Le MAE se veut l’élève zélé du gouvernement. Il mène une politique suicidaire pour les établissement culturels comme en témoigne la volonté de fermer les cours de l’institut français de Vienne. Si l’on ajoute la politique menée sur la coopération au développement et sur les assistants techniques, on peut s’interroger sur l’existence même de la DGCID.

Pour l’AEFE, le Ministre des Affaires Etrangères reconnaît l’augmentation des effectifs scolaires dans les établissements français mais il nous dit en même temps que Bercy refuse de financer la construction de nouveaux lycées français à l’étranger. En revanche, il envisage des partenariats avec la caisse des dépôts.

Cela n’empêche pas l’AEFE de déménager dans des nouveaux locaux pour un loyer de 1 million d’euros en régime de croisière tout en  refusant d’envisager des créations de postes. Les postes de résidents et d’expatriés font défaut. On attend toujours l’augmentation de l’ISVL.

Les précaires existent aussi à l’AEFE, leur situation démontre que l’Etat français est un bien mauvais employeur. Ce sont les  recrutés locaux qui subissent cette précarité. Ils sont traités comme variables d’ajustement sans respect pour leurs droits !!
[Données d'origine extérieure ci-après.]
$ cat src/rtl/wg_pkg.sv
// Shared types and sizing helpers for the Welch-Gong keystream generator.
package wg_pkg;

  typedef enum logic [1:0] {
    ST_IDLE = 2'd0,
    ST_INIT = 2'd1,
    ST_RUN  = 2'd2
  } wg_state_e;

  localparam int WG_M      = 5;
  localparam int WG_L      = 32;
  localparam int WG_W      = 8;
  localparam int WG_SEED_W = WG_M * WG_L;

  // Collector bit-counter width; never narrower than one bit.
  function automatic int wg_cnt_w(input int w);
    return (w > 1) ? $clog2(w) : 1;
  endfunction

endpackage

$ cat src/rtl/wg_gf_mult.sv
// Combinational multiply by the constant GAMMA in GF(2^M) with POLY reduction.
module wg_gf_mult #(
  parameter int             M     = 5,
  parameter logic [M-1:0]   POLY  = 5'b00101,
  parameter logic [M-1:0]   GAMMA = 5'b01100
) (
  input  logic [M-1:0] i_x,
  output logic [M-1:0] o_y
);

  // Shift-and-add: accumulate x*alpha^j for each set bit j of GAMMA.
  always_comb begin
    logic [M-1:0] w_a;
    w_a = i_x;
    o_y = '0;
    for (int j = 0; j < M; j++) begin
      if (GAMMA[j]) o_y = o_y ^ w_a;
      w_a = {w_a[M-2:0], 1'b0} ^ ({M{w_a[M-1]}} & POLY);
    end
  end

endmodule

$ cat src/rtl/wg_keystream_gen.sv
// Welch-Gong keystream generator: GF(2^M) LFSR, WG output filter, W-bit word packer.
module wg_keystream_gen
  import wg_pkg::*;
#(
  parameter int                M           = WG_M,
  parameter int                L           = WG_L,
  parameter logic [M-1:0]      POLY        = 5'b00101,
  parameter logic [M-1:0]      GAMMA       = 5'b01100,
  parameter logic [L-1:0]      TAP_MASK    = 32'h0000_0102,
  parameter logic [2**M-1:0]   WGT_LUT     = 32'hD3A6_8E15,
  parameter int                INIT_CYCLES = 64,
  parameter int                W           = WG_W
) (
  input  logic             clk,
  input  logic             rst_n,
  input  logic             load_i,
  input  logic [L*M-1:0]   seed_i,
  output logic [W-1:0]     ks_data_o,
  output logic             ks_valid_o,
  input  logic             ks_ready_i,
  output logic             busy_o,
  output logic             seed_zero_o
);

  localparam int            CW        = wg_cnt_w(W);
  localparam int            IW        = (INIT_CYCLES > 1) ? $clog2(INIT_CYCLES) : 1;
  localparam logic [IW-1:0] ICNT_LAST = IW'((INIT_CYCLES > 0) ? INIT_CYCLES - 1 : 0);
  localparam logic [CW-1:0] CNT_LAST  = CW'(W - 1);

  wg_state_e               r_state, w_state_nxt;
  logic [L-1:0][M-1:0]     r_s;
  logic [IW-1:0]           r_icnt;
  logic [CW-1:0]           r_cnt;
  logic [W-1:0]            r_col;
  logic [W-1:0]            r_data;
  logic                    r_valid, r_busy, r_seed_zero;
  logic [M-1:0]            w_g, w_f;
  logic                    w_z, w_step, w_inject, w_word_done;

  wg_gf_mult #(.M(M), .POLY(POLY), .GAMMA(GAMMA)) u_gmul (
    .i_x (r_s[0]),
    .o_y (w_g)
  );

  assign w_z = WGT_LUT[r_s[L-1]];

  // Linear feedback: gamma*s[0] plus every tapped stage.
  always_comb begin
    w_f = w_g;
    for (int i = 0; i < L; i++)
      if (TAP_MASK[i]) w_f = w_f ^ r_s[i];
  end

  // State and busy registers; busy mirrors the state it will be in.
  always_ff @(posedge clk or negedge rst_n) begin
    if (!rst_n) begin
      r_state <= ST_IDLE;
      r_busy  <= 1'b0;
    end else begin
      r_state <= w_state_nxt;
      r_busy  <= (w_state_nxt != ST_IDLE);
    end
  end

  // Next state: load wins everywhere; INIT ends after INIT_CYCLES steps.
  always_comb begin
    w_state_nxt = r_state;
    if (load_i)
      w_state_nxt = (INIT_CYCLES == 0) ? ST_RUN : ST_INIT;
    else if (r_state == ST_INIT && r_icnt == ICNT_LAST)
      w_state_nxt = ST_RUN;
  end

  // Step control: INIT always steps with z injected, RUN steps unless a word is stalled.
  always_comb begin
    w_step   = 1'b0;
    w_inject = 1'b0;
    unique case (r_state)
      ST_INIT: begin
        w_step   = 1'b1;
        w_inject = 1'b1;
      end
      ST_RUN:  w_step = !r_valid || ks_ready_i;
      default: ;
    endcase
  end

  assign w_word_done = w_step && !w_inject && (r_cnt == CNT_LAST);

  // LFSR, init counter, bit collector and output word register.
  always_ff @(posedge clk or negedge rst_n) begin
    if (!rst_n) begin
      r_s         <= '0;
      r_icnt      <= '0;
      r_cnt       <= '0;
      r_col       <= '0;
      r_data      <= '0;
      r_valid     <= 1'b0;
      r_seed_zero <= 1'b0;
    end else if (load_i) begin
      // Reload drops any partial or pending word.
      r_s         <= seed_i;
      r_icnt      <= '0;
      r_cnt       <= '0;
      r_col       <= '0;
      r_valid     <= 1'b0;
      r_seed_zero <= (seed_i == '0);
    end else begin
      if (w_step) begin
        r_s <= {w_f ^ {{(M-1){1'b0}}, w_inject & w_z}, r_s[L-1:1]};
        if (w_inject) begin
          r_icnt <= r_icnt + 1'b1;
        end else begin
          r_col[r_cnt] <= w_z;
          if (w_word_done) begin
            r_data <= {w_z, r_col[W-2:0]};
            r_cnt  <= '0;
          end else begin
            r_cnt  <= r_cnt + 1'b1;
          end
        end
      end
      // A completed word overrides the acceptance of the previous one.
      if (w_word_done)     r_valid <= 1'b1;
      else if (ks_ready_i) r_valid <= 1'b0;
    end
  end

  assign ks_data_o   = r_data;
  assign ks_valid_o  = r_valid;
  assign busy_o      = r_busy;
  assign seed_zero_o = r_seed_zero;

endmodule
<file path="config.mk">
export PLATFORM = sky130hd
export DESIGN_NAME = spike_window_decoder
export DESIGN_NICKNAME = d
export VERILOG_FILES = /design/src/rtl/spike_window_decoder.sv
export SDC_FILE = /design/constraint.sdc
export NUM_CORES = 1
export LEC_CHECK = 0
export CAP_MARGIN = 25
export CELL_PAD_IN_SITES_DETAIL_PLACEMENT = 1
export CELL_PAD_IN_SITES_GLOBAL_PLACEMENT = 1
export CORE_UTILIZATION = 44
export CTS_CLUSTER_DIAMETER = 200
export CTS_CLUSTER_SIZE = 10
export DETAILED_ROUTE_END_ITERATION = 6
export PLACE_DENSITY_LB_ADDON = 0.05
export SYNTH_ARGS = -nofsm -noshare
export SYNTH_HDL_FRONTEND = slang
export SYNTH_SLANG_ARGS = --single-unit
</file>
<file path="constraint.sdc">
create_clock -name clk -period 3.4 [get_ports clk]
set_input_delay 0.34 -clock clk [delete_from_list [all_inputs] [get_ports clk]]
set_output_delay 0.34 -clock clk [all_outputs]
set_load 0.02 [all_outputs]
</file>
<file path="src/rtl/spike_window_decoder.sv">
// spike_window_decoder: counts output-neuron spikes over a fixed window, then posts the argmax class.
// Define SPIKE_DECODE_AUTORESTART_EN for back-to-back windows without start.
module spike_window_decoder #(
   parameter int NUM_OUT = 2,
   parameter int CNT_W = 8,
   parameter int WINDOW_CYCLES = 256,
   localparam int IDX_W = (NUM_OUT > 1) ? $clog2(NUM_OUT) : 1,
   localparam int TMR_W = $clog2(WINDOW_CYCLES + 1)
) (
   input  logic                     clk,
   input  logic                     rst,
   input  logic                     en,
   input  logic                     start,
   input  logic [NUM_OUT-1:0]       spike_in,
   output logic                     busy,
   output logic                     done,
   output logic [IDX_W-1:0]         winner,
   output logic                     winner_valid,
   output logic                     tie,
   output logic [NUM_OUT*CNT_W-1:0] counts
);
   typedef enum logic [1:0] {IDLE, COUNT, DECIDE, DONE} state_t;
   state_t state_q, state_d;
   logic [TMR_W-1:0] tmr_q, tmr_d;
   logic [NUM_OUT-1:0][CNT_W-1:0] cnt_q, cnt_d;
   logic [IDX_W-1:0] idx_q, idx_d, best_q, best_d, winner_q, winner_d;
   logic [CNT_W-1:0] max_q, max_d, cur;
   logic tie_run_q, tie_run_d, tie_q, tie_d, valid_q, valid_d, done_q, done_d;
   always_ff @(posedge clk or posedge rst) begin
      if (rst) begin
         state_q <= IDLE;
         tmr_q <= '0;
         cnt_q <= '0;
         idx_q <= '0;
         best_q <= '0;
         max_q <= '0;
         tie_run_q <= 1'b0;
         winner_q <= '0;
         tie_q <= 1'b0;
         valid_q <= 1'b0;
         done_q <= 1'b0;
      end else begin
         state_q <= state_d;
         tmr_q <= tmr_d;
         cnt_q <= cnt_d;
         idx_q <= idx_d;
         best_q <= best_d;
         max_q <= max_d;
         tie_run_q <= tie_run_d;
         winner_q <= winner_d;
         tie_q <= tie_d;
         valid_q <= valid_d;
         done_q <= done_d;
      end
   end
   always_comb begin
      state_d = state_q;
      tmr_d = tmr_q;
      cnt_d = cnt_q;
      idx_d = idx_q;
      best_d = best_q;
      max_d = max_q;
      tie_run_d = tie_run_q;
      winner_d = winner_q;
      tie_d = tie_q;
      valid_d = valid_q;
      done_d = 1'b0;
      cur = cnt_q[idx_q];
      case (state_q)
         IDLE: if (start) begin
            cnt_d = '0;
            tmr_d = '0;
            state_d = COUNT;
         end
         COUNT: begin
            idx_d = '0;
            if (en) begin
               for (int i = 0; i < NUM_OUT; i++)
                  if (spike_in[i] && cnt_q[i] != {CNT_W{1'b1}}) cnt_d[i] = cnt_q[i] + CNT_W'(1);
               tmr_d = tmr_q + TMR_W'(1);
               if (tmr_d == TMR_W'(WINDOW_CYCLES)) state_d = DECIDE;
            end
         end
         DECIDE: begin
            // strict-greater update keeps the lowest index on equal counts
            if (idx_q == '0) begin
               max_d = cur;
               best_d = '0;
               tie_run_d = 1'b0;
            end else if (cur > max_q) begin
               max_d = cur;
               best_d = idx_q;
               tie_run_d = 1'b0;
            end else if (cur == max_q) tie_run_d = 1'b1;
            idx_d = idx_q + IDX_W'(1);
            if (idx_q == IDX_W'(NUM_OUT - 1)) state_d = DONE;
         end
         DONE: begin
            winner_d = best_q;
            tie_d = tie_run_q;
            valid_d = max_q != '0;
            done_d = 1'b1;
`ifdef SPIKE_DECODE_AUTORESTART_EN
            cnt_d = '0;
            tmr_d = '0;
            state_d = COUNT;
`else
            state_d = start ? COUNT : IDLE;
            if (start) begin
               cnt_d = '0;
               tmr_d = '0;
            end
`endif
         end
         default: state_d = IDLE;
      endcase
   end
   assign busy = (state_q == COUNT) || (state_q == DECIDE);
   assign done = done_q;
   assign winner = winner_q;
   assign winner_valid = valid_q;
   assign tie = tie_q;
   assign counts = cnt_q;
endmodule

</file>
A l’appel des 7 fédérations de fonctionnaires CGT-FSU-CFDT-UNSA-FO-CFTC-CGC et des 5 fédérations de l’Education : FSU-SGEN CFDT-FERC CGT-UNSA Education-FAEN, faisons grève massivement le 2 février
pour infléchir les choix de l'Agence et du gouvernement ! Engageons-nous dans l'action sur la durée pour gagner sur les salaires de tous les personnels, sur les postes et sur les droits !!

Paris, le 27 janvier 2006

SOMMAIRE

1.        Vienne : l’action continue

2.       Hors-classe listes d’aptitude : le combat continue

3.       Avancement d’échelon 2006

4.       Affectations à St-Pierre et Miquelon et affectations à Mayotte des Cpe et des Co-psy

5.       Postes résidents AEFE : rentrée 2006

6.       Circulaire AEFE sur la formation continue 2006-2007

7.       Organisation du baccalauréat dans les centres ouverts à l’étranger : session 2006

8.       Circulaire AEFE sur l’organisation du temps scolaire

9.       AEFE : commission des bourses scolaires

10.     Programme des missions d’inspection à l’étranger et dans les COM

11.      Syndicalisation hors de France

 

Annexe

·          Tableau des indemnités d’expatriation et de résidence pour service à l’étranger au 1er janvier 2006

·          Tableau sur le calendrier et les modalités de la hors-classe et de la liste d’aptitude

·          Calendrier des opérations de formation continue

 

1. Vienne : l’action continue

L’action pour le maintien des activités de cours de français à l’institut français de Vienne se poursuit. Sur place, les collègues et leurs syndicats sont mobilisés pour montrer l’incohérence de la décision de fermeture des cours.

A leur initiative, de nombreuses protestations arrivent au MAE et la presse fait état de la crise. Le poste diplomatique n’a toujours pas éclairci la situation sur les véritables raisons de cette décision.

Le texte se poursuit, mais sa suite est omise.